Another one is patience. You are not provided with great trading opportunities every day and the best traders are patient enough to wait long enough for high probability trades to come their way. Financial markets are here to stay – they underpin the corporate arena in every country around the world, so they are not going anywhere. Trading success is not going to happen overnight. For most people, this is a life long endeavour so does it really matter if it takes you a few years to start trading profitably?

How about responsibility? Successful traders make their own trading decisions based on their own analysis and trading plan but more importantly don’t blame anyone or anything else when it doesn’t work out and they lose money in a trade. In a world nowadays where there is a clear trend of people looking for someone else to blame for their own actions, this is probably becoming less obvious. The key is to be an adult and take responsibility for your own actions – you are solely responsible for your own success and failures.

Successful traders are also conservative and very defensive. Even though their primary motivation is to make money (as it is for all of us), they adopt a very defensive mindset and focus not so much on making money, but moreso on protecting the money they have. This means they set and stick to stops and risk very little of their account on any individual trade.

With anything in life, confidence is important – trading is no exception. Confidence in your self and the trading plan you develop. One thing that will help with your confidence is your own knowledge and understanding of the markets, the products you are trading and various tools you use in your decision making. Most importantly however, competence yields confidence. If you are not competent at something, it is highly unlikely that you will be confident doing it.

There are many other attributes that could also be listed here to include emotional control and stability, organizational skills and honesty. There is no doubt that all of these are correct and valuable to possess, however I think there is none more important than discipline.

Discipline is the level of self-control you have. Trading all boils down to decision making and often the decisions that need to be made are difficult. Let’s consider the options we have. For any individual decision, there are often two options available to us. The first option is the decision that will make us feel most comfortable and the one that we really want to take. The second option is the one that follows our trading plan. Most often these will be two very different outcomes.

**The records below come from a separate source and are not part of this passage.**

What follows belongs to an exercise in optimizing a design on an open flow for small area, a short achievable clock period and few clock cycles; a production flow would make more cautious choices.
Only simulation tests tie the RTL to the original design; equivalence was not proved.
Power is estimated from default activity; no workload was simulated.

### flow/design.v
module qrl_rs_engine (
    input             clk,
    input             rst_n,        
    input             req_valid,
    input             req_write,
    input      [11:0] req_addr,
    input      [31:0] req_wdata,
    output            req_ready,
    output reg        rsp_valid,
    output reg [31:0] rsp_rdata,
    output reg        rsp_buserr
);
    localparam [7:0] OP_NOP       = 8'h00;
    localparam [7:0] OP_GF_MUL    = 8'h01;
    localparam [7:0] OP_GF_EXP    = 8'h02;
    localparam [7:0] OP_GF_LOG    = 8'h03;
    localparam [7:0] OP_ECC_COUNT = 8'h10;
    localparam [7:0] OP_RS_GEN    = 8'h11;
    localparam [7:0] OP_RS_REM    = 8'h12;
    localparam [7:0] OP_RS_ENCODE = 8'h13;
    localparam [7:0] OP_RS_SYND   = 8'h14;
    localparam [3:0] E_OK            = 4'h0;
    localparam [3:0] E_ILLEGAL_OP    = 4'h1;
    localparam [3:0] E_RESERVED_BITS = 4'h2;
    localparam [3:0] E_LOG_OF_ZERO   = 4'h3;
    localparam [3:0] E_BAD_ECC_COUNT = 4'h4;
    localparam [3:0] E_NO_GENERATOR  = 4'h5;
    localparam [3:0] E_EMPTY_MESSAGE = 4'h6;
    localparam [3:0] E_INVALID_SYM   = 4'hB;
    localparam [3:0] E_BAD_LENGTH    = 4'hC;
    localparam [3:0] E_READ_ONLY     = 4'hE;
    localparam [2:0] S_IDLE = 3'd0;
    localparam [2:0] S_REM  = 3'd1;
    localparam [2:0] S_SYN  = 3'd2;
    localparam [2:0] S_EXP  = 3'd3;
    localparam [2:0] S_LOG  = 3'd4;
    function automatic [7:0] xtime(input [7:0] a);
        xtime = a[7] ? ((a << 1) ^ 8'h1d) : (a << 1);
    endfunction
    function automatic [7:0] gf_mul(input [7:0] a, input [7:0] b);
        integer i;
        begin
            gf_mul = 8'd0;
            for (i = 7; i >= 0; i = i - 1)
                gf_mul = xtime(gf_mul) ^ (b[i] ? a : 8'd0);
        end
    endfunction
    function automatic [7:0] apow(input integer i);
        integer k;
        begin
            apow = 8'd1;
            for (k = 0; k < i; k = k + 1) apow = xtime(apow);
        end
    endfunction
    function automatic [79:0] gen_rom(input [3:0] n);
        case (n)
            4'd1: gen_rom = 80'h00_00_00_00_00_00_00_00_00_01;
            4'd2: gen_rom = 80'h00_00_00_00_00_00_00_00_02_03;
            4'd3: gen_rom = 80'h00_00_00_00_00_00_00_08_0e_07;
            4'd4: gen_rom = 80'h00_00_00_00_00_00_40_78_36_0f;
            4'd5: gen_rom = 80'h00_00_00_00_00_74_93_3f_c6_1f;
            4'd6: gen_rom = 80'h00_00_00_00_26_e3_20_da_01_3f;
            4'd7: gen_rom = 80'h00_00_00_75_44_0b_a4_9a_7a_7f;
            4'd8: gen_rom = 80'h00_00_18_c8_ad_ef_36_51_0b_ff;
            4'd9: gen_rom = 80'h00_25_c5_e8_a4_eb_f5_9e_cf_e2;
            4'd10: gen_rom = 80'hc1_9d_71_5f_5e_c7_6f_9f_c2_d8;
            default: gen_rom = 80'h0;
        endcase
    endfunction
    reg [7:0]  msg [0:39];
    reg [5:0]  msg_len;
    reg [3:0]  gen_n;
    reg [7:0]  ecc [0:9];
    reg [7:0]  syn [0:9];
    reg [7:0]  result;
    reg        res_syn;     
    reg [3:0]  err;
    reg        sticky;
    reg        ready_q;
    reg        bv;
    reg        b_write;
    reg [5:0]  b_word;
    reg [31:0] b_wdata;
    reg        b_cmd, b_status, b_result, b_msglen, b_genn, b_msg, b_gen, b_ecc, b_syn;
    reg        b_nc;        
    reg        b_big;       
    reg        b_len_bad;   
    assign req_ready = ready_q;
    wire accept = req_valid && ready_q;
    wire        i_aligned = (req_addr[1:0] == 2'b00);
    wire [5:0]  i_word    = req_addr[7:2];
    wire [3:0]  i_small   = req_addr[5:2];
    wire        i_cmd     = i_aligned && req_addr == 12'h000;
    wire        i_status  = i_aligned && req_addr == 12'h004;
    wire        i_result  = i_aligned && req_addr == 12'h008;
    wire        i_msglen  = i_aligned && req_addr == 12'h014;
    wire        i_genn    = i_aligned && req_addr == 12'h024;
    wire        i_msg     = i_aligned && req_addr[11:8] == 4'h1 && i_word < 6'd40;
    wire        i_gen     = i_aligned && req_addr[11:6] == 6'h08 && i_small < 4'd10;
    wire        i_ecc     = i_aligned && req_addr[11:6] == 6'h09 && i_small < 4'd10;
    wire        i_syn     = i_aligned && req_addr[11:6] == 6'h0a && i_small < 4'd10;
    wire        i_mapped  = i_cmd | i_status | i_result | i_msglen | i_genn |
                            i_msg | i_gen | i_ecc | i_syn;
    wire        i_nc      = !i_mapped || i_status ||
                            (!req_write && (i_genn || i_gen || i_msglen));
    wire [7:0]  op    = b_wdata[7:0];
    wire [7:0]  fld_a = b_wdata[15:8];
    wire [7:0]  fld_b = b_wdata[23:16];
    wire [8:0]  fld_i = b_wdata[16:8];
    reg         op_known;
    reg [23:0]  rsv_mask;
    always @(*) begin
        op_known = 1'b1;
        rsv_mask = 24'hFFFFFF;
        case (op)
            OP_NOP:       rsv_mask = 24'hFFFFFF;
            OP_GF_MUL:    rsv_mask = 24'hFF0000;
            OP_GF_EXP:    rsv_mask = 24'hFFFE00;
            OP_GF_LOG:    rsv_mask = 24'hFFFF00;
            OP_ECC_COUNT: rsv_mask = 24'hFFFF00;
            OP_RS_GEN:    rsv_mask = 24'hFFFF00;
            OP_RS_REM:    rsv_mask = 24'hFFFFFF;
            OP_RS_ENCODE: rsv_mask = 24'hFFFF00;
            OP_RS_SYND:   rsv_mask = 24'hFFFF00;
            default:      op_known = 1'b0;
        endcase
    end
    wire rsv_bad = |(b_wdata[31:8] & rsv_mask);
    wire n_bad   = (fld_a == 8'd0) || (fld_a > 8'd10);
    wire [6:0] ecc_q   = ({1'b0, fld_a} + 9'd3) >> 2;
    wire [6:0] ecc_cnt = (ecc_q < 7'd4) ? 7'd4 : ecc_q;
    reg [2:0]  state;
    reg [5:0]  cnt_t;       
    reg [3:0]  cnt_e;       
    reg        ph_ecc;      
    reg [3:0]  syn_n;       
    reg [7:0]  sym;         
    reg [8:0]  lc;          
    wire idle = (state == S_IDLE);
    wire exec = bv && (idle || b_nc);
    wire [5:0] m_addr  = idle ? b_word : cnt_t + 6'd1;
    wire [7:0] msg_rd  = msg[m_addr];
    wire [3:0] e_addr  = idle ? b_word[3:0] : (ph_ecc ? cnt_e + 4'd1 : 4'd0);
    wire [7:0] ecc_rd  = ecc[e_addr];
    wire [79:0] g_all  = gen_rom(gen_n);
    wire [7:0]  gen_rd = g_all[8*b_word[3:0] +: 8];
    wire [7:0] fb     = sym ^ ecc[0];
    wire [7:0] m0_x   = idle ? fld_a : fb;
    wire [7:0] m0_y   = idle ? fld_b : g_all[7:0];
    wire [7:0] m0_out = gf_mul(m0_x, m0_y);
    wire       syn_zero = ~|{syn[0], syn[1], syn[2], syn[3], syn[4],
                             syn[5], syn[6], syn[7], syn[8], syn[9]};
    reg [31:0] rd_data;
    always @(*) begin
        rd_data = 32'd0;
        if (b_status)      rd_data = {23'd0, sticky, 4'd0, err};
        else if (b_result) rd_data = {24'd0, res_syn ? {7'd0, syn_zero} : result};
        else if (b_msglen) rd_data = {26'd0, msg_len};
        else if (b_genn)   rd_data = {28'd0, gen_n};
        else if (b_msg)    rd_data = {24'd0, msg_rd};
        else if (b_gen)    rd_data = {24'd0, gen_rd};
        else if (b_ecc)    rd_data = {24'd0, ecc_rd};
        else if (b_syn)    rd_data = {24'd0, syn[b_word[3:0]]};
    end
    wire do_cmd   = exec && b_write && b_cmd && op_known && !rsv_bad;
    wire start_rem = do_cmd && ((op == OP_RS_ENCODE && !n_bad && msg_len != 6'd0) ||
                                (op == OP_RS_REM && gen_n != 4'd0 && msg_len != 6'd0));
    wire start_syn = do_cmd && op == OP_RS_SYND && !n_bad && msg_len != 6'd0;
    wire start_exp = do_cmd && op == OP_GF_EXP;
    wire start_log = do_cmd && op == OP_GF_LOG && fld_a != 8'd0;
    wire rem_last = (cnt_t == msg_len - 6'd1);
    wire syn_last = ph_ecc && (cnt_e == syn_n - 4'd1);
    wire exp_last = (lc == 9'd0);
    wire log_last = (sym == lc[7:0]);
    reg  [2:0] state_nx;
    always @(*) begin
        state_nx = state;
        case (state)
            S_IDLE: begin
                if (start_rem)      state_nx = S_REM;
                else if (start_syn) state_nx = S_SYN;
                else if (start_exp) state_nx = S_EXP;
                else if (start_log) state_nx = S_LOG;
            end
            S_REM: if (rem_last) state_nx = S_IDLE;
            S_SYN: if (syn_last) state_nx = S_IDLE;
            S_EXP: if (exp_last) state_nx = S_IDLE;
            S_LOG: if (log_last) state_nx = S_IDLE;
            default: state_nx = S_IDLE;
        endcase
    end
    wire bv_nx = accept || (bv && !exec);
    wire nc_nx = accept ? i_nc : b_nc;
    integer k;
    always @(posedge clk) begin
        if (accept) begin
            b_write   <= req_write;
            b_word    <= i_word;
            b_wdata   <= req_wdata;
            b_cmd     <= i_cmd;
            b_status  <= i_status;
            b_result  <= i_result;
            b_msglen  <= i_msglen;
            b_genn    <= i_genn;
            b_msg     <= i_msg;
            b_gen     <= i_gen;
            b_ecc     <= i_ecc;
            b_syn     <= i_syn;
            b_nc      <= i_nc;
            b_big     <= |req_wdata[31:8];
            b_len_bad <= (req_wdata > 32'd40);
        end
        rsp_rdata  <= (b_write || !i_mapped_b) ? 32'd0 : rd_data;
        rsp_buserr <= !i_mapped_b;
        if (!rst_n) begin
            ready_q   <= 1'b1;
            bv        <= 1'b0;
            rsp_valid <= 1'b0;
        end else begin
            ready_q   <= !bv_nx || state_nx == S_IDLE || nc_nx;
            bv        <= bv_nx;
            rsp_valid <= exec;
        end
    end
    wire i_mapped_b = b_cmd | b_status | b_result | b_msglen | b_genn |
                      b_msg | b_gen | b_ecc | b_syn;
    always @(posedge clk) begin
        if (!rst_n) begin
            for (k = 0; k < 40; k = k + 1) msg[k] <= 8'd0;
            for (k = 0; k < 10; k = k + 1) begin
                ecc[k] <= 8'd0;
                syn[k] <= 8'd0;
            end
            msg_len <= 6'd0;
            gen_n   <= 4'd0;
            result  <= 8'd0;
            res_syn <= 1'b0;
            err     <= E_OK;
            sticky  <= 1'b0;
            state   <= S_IDLE;
        end else begin
            state <= state_nx;
            if (exec && b_write) begin
                if (!i_mapped_b) begin
                end else if (b_status) begin
                    if (b_wdata[8]) sticky <= 1'b0;
                end else if (b_msglen) begin
                    if (b_len_bad) begin
                        err <= E_BAD_LENGTH; sticky <= 1'b1;
                    end else begin
                        msg_len <= b_wdata[5:0]; err <= E_OK;
                    end
                end else if (b_msg || b_ecc) begin
                    if (b_big) begin
                        err <= E_INVALID_SYM; sticky <= 1'b1;
                    end else begin
                        if (b_msg) msg[b_word] <= b_wdata[7:0];
                        else       ecc[b_word[3:0]] <= b_wdata[7:0];
                        err <= E_OK;
                    end
                end else if (!b_cmd) begin
                    err <= E_READ_ONLY; sticky <= 1'b1;
                end else if (!op_known) begin
                    err <= E_ILLEGAL_OP; sticky <= 1'b1;
                end else if (rsv_bad) begin
                    err <= E_RESERVED_BITS; sticky <= 1'b1;
                end else begin
                    case (op)
                    OP_GF_MUL: begin
                        result <= m0_out; res_syn <= 1'b0; err <= E_OK;
                    end
                    OP_GF_EXP: begin
                        result <= 8'h01; res_syn <= 1'b0; err <= E_OK;
                        lc <= fld_i;
                    end
                    OP_GF_LOG: begin
                        if (fld_a == 8'd0) begin
                            err <= E_LOG_OF_ZERO; sticky <= 1'b1;
                        end else begin
                            result <= 8'd0; res_syn <= 1'b0; err <= E_OK;
                            sym <= 8'h01;
                            lc  <= {1'b0, fld_a};
                        end
                    end
                    OP_ECC_COUNT: begin
                        result <= {1'b0, ecc_cnt}; res_syn <= 1'b0; err <= E_OK;
                    end
                    OP_RS_GEN, OP_RS_ENCODE: begin
                        if (n_bad) begin
                            err <= E_BAD_ECC_COUNT; sticky <= 1'b1;
                        end else if (op == OP_RS_ENCODE && msg_len == 6'd0) begin
                            err <= E_EMPTY_MESSAGE; sticky <= 1'b1;
                        end else begin
                            gen_n <= fld_a[3:0];
                            err   <= E_OK;
                            if (op == OP_RS_ENCODE) begin
                                for (k = 0; k < 10; k = k + 1) ecc[k] <= 8'd0;
                                cnt_t <= 6'd0;
                                sym   <= msg_rd;
                            end
                        end
                    end
                    OP_RS_REM: begin
                        if (gen_n == 4'd0) begin
                            err <= E_NO_GENERATOR; sticky <= 1'b1;
                        end else if (msg_len == 6'd0) begin
                            err <= E_EMPTY_MESSAGE; sticky <= 1'b1;
                        end else begin
                            for (k = 0; k < 10; k = k + 1) ecc[k] <= 8'd0;
                            cnt_t <= 6'd0;
                            sym   <= msg_rd;
                            err   <= E_OK;
                        end
                    end
                    OP_RS_SYND: begin
                        if (n_bad) begin
                            err <= E_BAD_ECC_COUNT; sticky <= 1'b1;
                        end else if (msg_len == 6'd0) begin
                            err <= E_EMPTY_MESSAGE; sticky <= 1'b1;
                        end else begin
                            for (k = 0; k < 10; k = k + 1) syn[k] <= 8'd0;
                            res_syn <= 1'b1;
                            err     <= E_OK;
                            syn_n   <= fld_a[3:0];
                            cnt_t   <= 6'd0;
                            cnt_e   <= 4'd0;
                            ph_ecc  <= 1'b0;
                            sym     <= msg_rd;
                        end
                    end
                    default: err <= E_OK;  
                    endcase
                end
            end
            case (state)
            S_REM: begin
                ecc[0] <= ecc[1] ^ m0_out;
                for (k = 1; k < 9; k = k + 1)
                    ecc[k] <= ecc[k + 1] ^ gf_mul(fb, g_all[8*k +: 8]);
                ecc[9] <= gf_mul(fb, g_all[79:72]);
                cnt_t <= cnt_t + 6'd1;
                sym   <= msg_rd;
            end
            S_SYN: begin
                for (k = 0; k < 10; k = k + 1)
                    if (k < syn_n) syn[k] <= gf_mul(syn[k], apow(k)) ^ sym;
                if (!ph_ecc) begin
                    if (cnt_t == msg_len - 6'd1) begin
                        ph_ecc <= 1'b1;
                        sym    <= ecc_rd;
                    end else begin
                        cnt_t <= cnt_t + 6'd1;
                        sym   <= msg_rd;
                    end
                end else begin
                    cnt_e <= cnt_e + 4'd1;
                    sym   <= ecc_rd;
                end
            end
            S_EXP: begin
                if (!exp_last) begin
                    result <= xtime(result);
                    lc     <= lc - 9'd1;
                end
            end
            S_LOG: begin
                if (!log_last) begin
                    sym    <= xtime(sym);
                    result <= result + 8'd1;
                end
            end
            default: ;
            endcase
        end
    end
endmodule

There is one thing that assists us to take the second option and not the first – discipline. I believe a key separator between successful traders and the rest, is they will act first upon their trading plan and not what they feel like doing. Most traders make the decision that makes them feel the most comfortable whether this is letting a loss continue or to cut a profit short in order to realise some money.

When they feel super-confident about a trade, successful traders don’t allow greed to consume them and commit more money into the trade. They trade according to their trading plan - they adhere to the money management rules in their trading plan.

Here is what happens … we have our mind set on long term successful trading however other things influence our actions/trading decisions like emotions, our short term needs and our present mood. These tend to overpower any long term goals we have, so we will often pursue short term pleasures and by doing so, avoid short term discomfort, at the expense of our longer term goals and rewards. It’s human nature.